Challenging neocolonial methodologies as a step towards delinking from the colonial matrix of power

2018 
This paper proposes methods that might be used to further art historian Piotr Piotrowski’s call: 'peripheries of the world, unite' by examining this call via the broader undertaking of ‘delinking’ from the colonial matrix of power (Mignolo). The paper points to neocolonial tendencies present in the simultaneous inclusion and othering of the work of artists from East Central Europe, through an analysis of the reception of a number of recent artworks by artists from the region as well as thematic exhibitions which engage with postsocialism. By identifying tropes present in the critical reception of a number of works and exhibitions, the paper highlights the lingering tendency of the western gaze to rely on and perpetuate the totalitarian paradigm, which in turn intercepts the process of ‘delinking’ (Mignolo) these practices from the colonial matrix of power. The paper seeks to highlight, unsettle, and disrupt what Jelena Vesic has termed ‘the geopolitical paradigm of regional art as dominant epistemological tool for situating contemporaneity’, by proposing a three-pronged approach.
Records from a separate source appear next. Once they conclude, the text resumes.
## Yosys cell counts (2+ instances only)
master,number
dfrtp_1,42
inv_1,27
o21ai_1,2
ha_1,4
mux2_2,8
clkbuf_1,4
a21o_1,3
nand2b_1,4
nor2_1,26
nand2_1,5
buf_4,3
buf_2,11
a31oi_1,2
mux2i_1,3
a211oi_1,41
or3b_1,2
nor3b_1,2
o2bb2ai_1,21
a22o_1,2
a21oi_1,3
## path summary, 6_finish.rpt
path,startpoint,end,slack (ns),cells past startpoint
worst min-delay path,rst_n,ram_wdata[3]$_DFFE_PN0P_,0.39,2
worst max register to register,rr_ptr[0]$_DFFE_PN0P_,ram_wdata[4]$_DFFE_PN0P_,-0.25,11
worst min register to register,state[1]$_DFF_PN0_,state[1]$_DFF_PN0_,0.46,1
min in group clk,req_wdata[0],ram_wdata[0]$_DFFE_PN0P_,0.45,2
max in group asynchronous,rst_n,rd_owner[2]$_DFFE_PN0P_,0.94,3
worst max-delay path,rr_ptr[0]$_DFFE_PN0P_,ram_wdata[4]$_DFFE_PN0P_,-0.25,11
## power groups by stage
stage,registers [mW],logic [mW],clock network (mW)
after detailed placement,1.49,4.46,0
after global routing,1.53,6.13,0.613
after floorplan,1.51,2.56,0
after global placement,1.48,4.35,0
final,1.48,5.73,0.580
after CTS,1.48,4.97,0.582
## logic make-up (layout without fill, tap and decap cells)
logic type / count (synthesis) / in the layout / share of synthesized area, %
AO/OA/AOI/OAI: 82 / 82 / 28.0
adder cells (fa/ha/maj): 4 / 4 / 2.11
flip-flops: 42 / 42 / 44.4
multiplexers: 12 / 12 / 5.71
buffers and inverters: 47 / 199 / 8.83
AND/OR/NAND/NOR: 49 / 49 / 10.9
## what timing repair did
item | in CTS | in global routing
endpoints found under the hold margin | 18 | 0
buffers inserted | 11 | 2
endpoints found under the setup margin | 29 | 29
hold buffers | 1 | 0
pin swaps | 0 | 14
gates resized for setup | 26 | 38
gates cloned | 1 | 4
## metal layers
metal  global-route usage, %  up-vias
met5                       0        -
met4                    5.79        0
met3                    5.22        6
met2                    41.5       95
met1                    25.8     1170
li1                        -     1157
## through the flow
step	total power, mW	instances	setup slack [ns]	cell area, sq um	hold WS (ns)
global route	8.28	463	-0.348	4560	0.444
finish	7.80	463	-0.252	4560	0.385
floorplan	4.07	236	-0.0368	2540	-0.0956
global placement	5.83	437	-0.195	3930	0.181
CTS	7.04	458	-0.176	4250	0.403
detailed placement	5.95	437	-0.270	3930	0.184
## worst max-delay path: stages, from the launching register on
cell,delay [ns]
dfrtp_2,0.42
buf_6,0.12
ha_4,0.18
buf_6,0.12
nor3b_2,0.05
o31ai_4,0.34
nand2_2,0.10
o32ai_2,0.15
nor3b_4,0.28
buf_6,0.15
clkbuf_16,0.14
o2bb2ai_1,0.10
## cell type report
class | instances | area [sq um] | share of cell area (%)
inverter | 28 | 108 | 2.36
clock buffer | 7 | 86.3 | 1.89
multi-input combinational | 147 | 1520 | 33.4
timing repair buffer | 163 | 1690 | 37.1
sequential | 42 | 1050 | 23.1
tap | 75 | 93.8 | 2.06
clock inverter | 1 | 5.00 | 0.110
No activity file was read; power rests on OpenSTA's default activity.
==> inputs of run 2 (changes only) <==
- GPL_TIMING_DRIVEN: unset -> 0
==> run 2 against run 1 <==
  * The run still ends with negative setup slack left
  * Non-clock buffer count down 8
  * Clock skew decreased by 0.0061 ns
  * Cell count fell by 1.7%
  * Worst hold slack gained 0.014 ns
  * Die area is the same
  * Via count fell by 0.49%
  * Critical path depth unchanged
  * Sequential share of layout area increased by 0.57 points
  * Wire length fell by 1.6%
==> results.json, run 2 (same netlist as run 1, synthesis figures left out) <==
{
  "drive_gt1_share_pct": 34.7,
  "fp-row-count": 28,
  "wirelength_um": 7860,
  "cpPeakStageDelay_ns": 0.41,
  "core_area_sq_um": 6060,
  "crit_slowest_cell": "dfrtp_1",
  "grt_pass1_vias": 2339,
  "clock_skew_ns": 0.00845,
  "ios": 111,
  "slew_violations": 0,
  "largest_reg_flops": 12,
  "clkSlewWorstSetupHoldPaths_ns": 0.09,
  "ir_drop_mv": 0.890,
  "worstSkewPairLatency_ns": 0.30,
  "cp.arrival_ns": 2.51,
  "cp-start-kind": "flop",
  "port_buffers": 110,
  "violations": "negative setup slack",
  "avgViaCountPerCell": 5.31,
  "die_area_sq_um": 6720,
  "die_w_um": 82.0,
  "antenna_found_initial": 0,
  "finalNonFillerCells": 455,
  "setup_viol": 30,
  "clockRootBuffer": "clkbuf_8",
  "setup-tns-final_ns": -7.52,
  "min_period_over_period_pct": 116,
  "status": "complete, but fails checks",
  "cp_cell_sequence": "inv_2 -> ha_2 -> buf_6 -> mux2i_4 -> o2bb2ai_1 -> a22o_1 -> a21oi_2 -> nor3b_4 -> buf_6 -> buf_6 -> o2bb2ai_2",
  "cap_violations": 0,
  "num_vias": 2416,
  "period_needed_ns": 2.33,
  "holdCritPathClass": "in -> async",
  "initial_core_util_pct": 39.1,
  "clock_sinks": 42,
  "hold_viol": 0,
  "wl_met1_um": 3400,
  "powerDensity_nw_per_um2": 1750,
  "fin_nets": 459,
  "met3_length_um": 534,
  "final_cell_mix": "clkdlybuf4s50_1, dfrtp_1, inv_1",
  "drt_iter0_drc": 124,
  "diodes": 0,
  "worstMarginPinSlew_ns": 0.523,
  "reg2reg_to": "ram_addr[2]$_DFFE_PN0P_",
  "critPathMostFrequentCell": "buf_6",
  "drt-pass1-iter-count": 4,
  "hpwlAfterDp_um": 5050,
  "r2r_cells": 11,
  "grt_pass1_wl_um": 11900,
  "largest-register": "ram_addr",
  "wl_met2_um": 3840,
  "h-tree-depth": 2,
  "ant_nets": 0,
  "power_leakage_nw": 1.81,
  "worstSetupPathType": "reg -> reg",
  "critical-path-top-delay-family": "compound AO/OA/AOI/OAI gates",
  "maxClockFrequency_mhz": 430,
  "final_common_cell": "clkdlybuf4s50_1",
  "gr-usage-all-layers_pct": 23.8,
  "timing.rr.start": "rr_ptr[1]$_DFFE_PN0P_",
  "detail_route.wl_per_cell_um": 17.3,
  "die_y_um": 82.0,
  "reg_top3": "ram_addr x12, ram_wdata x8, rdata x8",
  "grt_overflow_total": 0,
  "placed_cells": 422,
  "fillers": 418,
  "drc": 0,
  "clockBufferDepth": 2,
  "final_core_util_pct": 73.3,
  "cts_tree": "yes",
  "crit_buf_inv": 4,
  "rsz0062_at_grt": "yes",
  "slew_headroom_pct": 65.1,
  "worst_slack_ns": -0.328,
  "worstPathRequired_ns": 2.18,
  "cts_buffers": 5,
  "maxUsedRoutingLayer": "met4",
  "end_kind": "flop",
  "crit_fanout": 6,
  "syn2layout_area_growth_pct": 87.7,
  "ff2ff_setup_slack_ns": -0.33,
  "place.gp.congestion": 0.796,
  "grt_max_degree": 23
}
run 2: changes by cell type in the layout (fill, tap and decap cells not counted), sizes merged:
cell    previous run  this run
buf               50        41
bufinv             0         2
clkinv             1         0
<file path="src/rtl/fm_mem_arbiter_rr.sv">
// fm_mem_arbiter_rr: round-robin arbiter merging N read and N write clients onto one single-port feature-map RAM
// Optional FM_ARB_BOUNDS_CHECK_EN: out-of-range coordinates suppress the RAM access and pulse err_oob.
module fm_mem_arbiter_rr #(
  parameter int NUM_CLIENTS = 2,
  parameter int COORD_BITS = 8,
  parameter int CHANNELS = 4,
  parameter int BITS_PER_CHANNEL = 9,
  parameter int FM_WIDTH = 32,
  parameter int FM_HEIGHT = 32,
  parameter int MEM_LATENCY = 1,
  parameter int STARVE_LIMIT = 4,
  localparam int FM_W = CHANNELS * BITS_PER_CHANNEL,
  localparam int ADDR_BITS = $clog2(FM_WIDTH * FM_HEIGHT)
) (
  input  logic                                clk,
  input  logic                                rst_n,
  input  logic [NUM_CLIENTS-1:0]              rd_req,
  input  logic [NUM_CLIENTS*2*COORD_BITS-1:0] rd_coord,
  output logic [NUM_CLIENTS-1:0]              rd_ready,
  output logic [NUM_CLIENTS-1:0]              rd_valid,
  output logic [FM_W-1:0]                     rd_data,
  input  logic [NUM_CLIENTS-1:0]              wr_req,
  input  logic [NUM_CLIENTS*2*COORD_BITS-1:0] wr_coord,
  input  logic [NUM_CLIENTS*FM_W-1:0]         wr_data,
  output logic [NUM_CLIENTS-1:0]              wr_ready,
  output logic                                mem_en,
  output logic                                mem_we,
  output logic [ADDR_BITS-1:0]                mem_addr,
  output logic [FM_W-1:0]                     mem_wdata,
  input  logic [FM_W-1:0]                     mem_rdata,
  output logic                                err_oob
);
  localparam int N = NUM_CLIENTS;
  localparam int CW = 2 * COORD_BITS;
  localparam int PW = N > 1 ? $clog2(N) : 1;
  localparam int SW = $clog2(STARVE_LIMIT + 1);
  logic [PW-1:0] rd_ptr, wr_ptr, rd_sel, wr_sel, rk, wk;
  logic [SW-1:0] starve;
  logic rd_any, wr_any, wr_pick, rd_pick, grant, bad;
  logic [CW-1:0] coord;
  logic [COORD_BITS-1:0] x, y;
  logic [MEM_LATENCY-1:0] pv, pb;
  logic [MEM_LATENCY-1:0][PW-1:0] pid;
  // Scan from the pointer downwards so the nearest requester after the pointer wins.
  always_comb begin
    rd_sel = rd_ptr;
    wr_sel = wr_ptr;
    rk = '0;
    wk = '0;
    for (int j = N - 1; j >= 0; j--) begin
      rk = PW'((int'(rd_ptr) + j) % N);
      wk = PW'((int'(wr_ptr) + j) % N);
      if (rd_req[rk]) rd_sel = rk;
      if (wr_req[wk]) wr_sel = wk;
    end
  end
  assign rd_any = |rd_req;
  assign wr_any = |wr_req;
  assign wr_pick = rst_n && wr_any && (!rd_any || 32'(starve) < STARVE_LIMIT);
  assign rd_pick = rst_n && rd_any && !wr_pick;
  assign grant = rd_pick || wr_pick;
  assign coord = wr_pick ? wr_coord[wr_sel*CW +: CW] : rd_coord[rd_sel*CW +: CW];
  assign {y, x} = coord;
`ifdef FM_ARB_BOUNDS_CHECK_EN
  assign bad = 32'(x) >= FM_WIDTH || 32'(y) >= FM_HEIGHT;
`else
  assign bad = 1'b0;
`endif
  assign err_oob = grant && bad;
  assign mem_en = grant && !bad;
  assign mem_we = wr_pick && !bad;
  assign mem_addr = grant ? ADDR_BITS'(y) * ADDR_BITS'(FM_WIDTH) + ADDR_BITS'(x) : '0;
  assign mem_wdata = wr_pick ? wr_data[wr_sel*FM_W +: FM_W] : '0;
  assign rd_data = pv[MEM_LATENCY-1] && !pb[MEM_LATENCY-1] ? mem_rdata : '0;
  always_comb begin
    for (int i = 0; i < N; i++) begin
      rd_ready[i] = rd_pick && rd_sel == PW'(i);
      wr_ready[i] = wr_pick && wr_sel == PW'(i);
      rd_valid[i] = pv[MEM_LATENCY-1] && pid[MEM_LATENCY-1] == PW'(i);
    end
  end
  always_ff @(posedge clk or negedge rst_n) begin
    if (!rst_n) begin
      rd_ptr <= '0;
      wr_ptr <= '0;
      starve <= '0;
      pv <= '0;
      pb <= '0;
      pid <= '0;
    end else begin
      if (rd_pick) rd_ptr <= rd_sel == PW'(N - 1) ? '0 : rd_sel + 1'b1;
      if (wr_pick) wr_ptr <= wr_sel == PW'(N - 1) ? '0 : wr_sel + 1'b1;
      if (rd_pick || !rd_any) starve <= '0;
      else if (wr_pick && starve != SW'(STARVE_LIMIT)) starve <= starve + 1'b1;
      pv[0] <= rd_pick;
      pb[0] <= bad;
      pid[0] <= rd_sel;
      for (int i = 1; i < MEM_LATENCY; i++) begin
        pv[i] <= pv[i-1];
        pb[i] <= pb[i-1];
        pid[i] <= pid[i-1];
      end
    end
  end
endmodule

</file>
[config.mk]
export PLATFORM = sky130hd
export DESIGN_NAME = mem_port_arbiter
export DESIGN_NICKNAME = d
export VERILOG_FILES = /design/src/rtl/mem_port_arbiter.sv
export SDC_FILE = /design/constraint.sdc
export NUM_CORES = 1
export LEC_CHECK = 0
export ABC_AREA = 1
export ABC_CLOCK_PERIOD_IN_PS = 1700
export CAP_MARGIN = 25
export CORE_MARGIN = 3
export CORE_UTILIZATION = 43
export CTS_CLUSTER_SIZE = 25
export DETAILED_ROUTE_END_ITERATION = 8
export GPL_TIMING_DRIVEN = 0
export PLACE_DENSITY = 0.86
export SYNTH_ARGS = -nofsm -noshare
export SYNTH_HDL_FRONTEND = slang
export SYNTH_SLANG_ARGS = --single-unit
[constraint.sdc]
create_clock -name clk -period 1.7 [get_ports clk]
set_input_delay 0.51 -clock clk [delete_from_list [all_inputs] [get_ports clk]]
set_output_delay 0.51 -clock clk [all_outputs]
set_load 0.005 [all_outputs]
[src/rtl/mem_port_arbiter.sv]
// mem_port_arbiter
// Shares one single-port, fixed-latency memory between instruction fetch and
// the load/store path. Each access runs IDLE -> ISSUE -> WAIT -> DONE. The
// completion ack is a one-cycle pulse, and read data is held in a per-port
// register until the next ack. While any request is unacknowledged, the
// pipeline sees a combinational stall.
//
// Optional build macro ARB_FAIRNESS_EN: alternate priority between data and
// fetch using a one-bit last-owner register. Without the macro, data always
// wins over fetch.
module mem_port_arbiter #(
    parameter int ADDR_W  = 9,
    parameter int DATA_W  = 32,
    parameter int MEM_LAT = 2
) (
    input  logic              clk,
    input  logic              reset,
    input  logic              if_req,
    input  logic [ADDR_W-1:0] if_addr,
    output logic [DATA_W-1:0] if_rdata,
    output logic              if_ack,
    input  logic              d_read,
    input  logic              d_write,
    input  logic [ADDR_W-1:0] d_addr,
    input  logic [DATA_W-1:0] d_wdata,
    output logic [DATA_W-1:0] d_rdata,
    output logic              d_ack,
    output logic              stall,
    output logic              mem_en,
    output logic              mem_we,
    output logic [ADDR_W-1:0] mem_addr,
    output logic [DATA_W-1:0] mem_wdata,
    input  logic [DATA_W-1:0] mem_rdata
);

    typedef enum logic [1:0] {
        IDLE  = 2'd0,
        ISSUE = 2'd1,
        WAIT  = 2'd2,
        DONE  = 2'd3
    } state_t;

    localparam logic [3:0] LAT_INIT = 4'(MEM_LAT);

    state_t              state_r;
    state_t              state_s;
    logic [3:0]          cnt_r;
    logic                owner_d_r;
    logic                store_r;
    logic [ADDR_W-1:0]   addr_r;
    logic [DATA_W-1:0]   wdata_r;
    logic                mem_en_r;
    logic                mem_we_r;
    logic                if_ack_r;
    logic                d_ack_r;
    logic [DATA_W-1:0]   if_rdata_r;
    logic [DATA_W-1:0]   d_rdata_r;
    logic                blk_d_r;
    logic                blk_i_r;

    logic                d_req_s;
    logic                d_elig_s;
    logic                i_elig_s;
    logic                grant_d_s;
    logic                grant_i_s;
    logic                grant_s;
    logic                last_cnt_s;

`ifdef ARB_FAIRNESS_EN
    logic                last_d_r;
`endif

    // A port that was just acked still shows its old request for one IDLE
    // cycle, so it is masked out of that arbitration.
    assign d_req_s    = d_read | d_write;
    assign d_elig_s   = d_req_s & ~blk_d_r;
    assign i_elig_s   = if_req & ~blk_i_r;
    assign grant_s    = grant_d_s | grant_i_s;
    assign last_cnt_s = (state_r == WAIT) && (cnt_r == 4'd1);

    assign stall     = (if_req & ~if_ack_r) | (d_req_s & ~d_ack_r);
    assign mem_en    = mem_en_r;
    assign mem_we    = mem_we_r;
    assign mem_addr  = addr_r;
    assign mem_wdata = wdata_r;
    assign if_ack    = if_ack_r;
    assign d_ack     = d_ack_r;
    assign if_rdata  = if_rdata_r;
    assign d_rdata   = d_rdata_r;

    // Arbitration between eligible requests, evaluated only in IDLE.
    always_comb begin
        grant_d_s = 1'b0;
        grant_i_s = 1'b0;
        if (state_r == IDLE) begin
`ifdef ARB_FAIRNESS_EN
            if (d_elig_s && i_elig_s) begin
                grant_d_s = ~last_d_r;
                grant_i_s = last_d_r;
            end else begin
                grant_d_s = d_elig_s;
                grant_i_s = i_elig_s;
            end
`else
            grant_d_s = d_elig_s;
            grant_i_s = i_elig_s & ~d_elig_s;
`endif
        end else begin
            grant_d_s = 1'b0;
            grant_i_s = 1'b0;
        end
    end

    // Next-state logic for the access sequencer.
    always_comb begin
        state_s = state_r;
        case (state_r)
            IDLE: begin
                if (grant_s) begin
                    state_s = ISSUE;
                end else begin
                    state_s = IDLE;
                end
            end
            ISSUE: state_s = WAIT;
            WAIT: begin
                if (cnt_r == 4'd1) begin
                    state_s = DONE;
                end else begin
                    state_s = WAIT;
                end
            end
            DONE:    state_s = IDLE;
            default: state_s = IDLE;
        endcase
    end

    // State register.
    always_ff @(posedge clk) begin
        if (reset) begin
            state_r <= IDLE;
        end else begin
            state_r <= state_s;
        end
    end

    // Capture the winner's address, write data and direction at grant time.
    always_ff @(posedge clk) begin
        if (reset) begin
            addr_r    <= {ADDR_W{1'b0}};
            wdata_r   <= {DATA_W{1'b0}};
            owner_d_r <= 1'b0;
            store_r   <= 1'b0;
        end else if (grant_s) begin
            addr_r    <= grant_d_s ? d_addr : if_addr;
            wdata_r   <= grant_d_s ? d_wdata : {DATA_W{1'b0}};
            owner_d_r <= grant_d_s;
            store_r   <= grant_d_s & d_write;
        end
    end

    // Memory strobe and write enable: high only during the ISSUE cycle.
    always_ff @(posedge clk) begin
        if (reset) begin
            mem_en_r <= 1'b0;
            mem_we_r <= 1'b0;
        end else begin
            mem_en_r <= grant_s;
            mem_we_r <= grant_d_s & d_write;
        end
    end

    // Latency counter: loaded in ISSUE and counted down while waiting.
    always_ff @(posedge clk) begin
        if (reset) begin
            cnt_r <= 4'd0;
        end else if (state_r == ISSUE) begin
            cnt_r <= LAT_INIT;
        end else if (state_r == WAIT) begin
            cnt_r <= cnt_r - 4'd1;
        end
    end

    // Capture returned data into the owner's register and raise the ack.
    always_ff @(posedge clk) begin
        if (reset) begin
            if_ack_r   <= 1'b0;
            d_ack_r    <= 1'b0;
            if_rdata_r <= {DATA_W{1'b0}};
            d_rdata_r  <= {DATA_W{1'b0}};
        end else begin
            if_ack_r <= last_cnt_s & ~owner_d_r;
            d_ack_r  <= last_cnt_s & owner_d_r;
            if (last_cnt_s && !owner_d_r) begin
                if_rdata_r <= mem_rdata;
            end
            if (last_cnt_s && owner_d_r && !store_r) begin
                d_rdata_r <= mem_rdata;
            end
        end
    end

    // Mask the just-acked port for the IDLE cycle that follows its ack.
    always_ff @(posedge clk) begin
        if (reset) begin
            blk_d_r <= 1'b0;
            blk_i_r <= 1'b0;
        end else begin
            blk_d_r <= (state_r == DONE) && owner_d_r;
            blk_i_r <= (state_r == DONE) && !owner_d_r;
        end
    end

`ifdef ARB_FAIRNESS_EN
    // Remember the last grant owner; reset to fetch so data wins first.
    always_ff @(posedge clk) begin
        if (reset) begin
            last_d_r <= 1'b0;
        end else if (grant_s) begin
            last_d_r <= grant_d_s;
        end
    end
`endif

endmodule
Firstly, the paper proposes a persistent ‘calling out’ as a strategy - highlighting of the forced imposition of the totalitarian paradigm upon the work. Secondly, the paper calls for a refusal to accept the simplification and imposed likening of practices from the region to one another, which leads to an erasure of texture and local difference. Lastly, the paper encourages what Sara Ahmed has termed the refusal to ‘sit at the table of oppression’ – a refusal to participate and a need to challenge narratives based around colonial, patriarchal and exploitative models of inclusion. The paper invites strategies of ‘building of decolonial sensibilities’ (Mignolo), which could be productive in responding to Piotrowski’s call: ‘Peripheries of the world, unite!’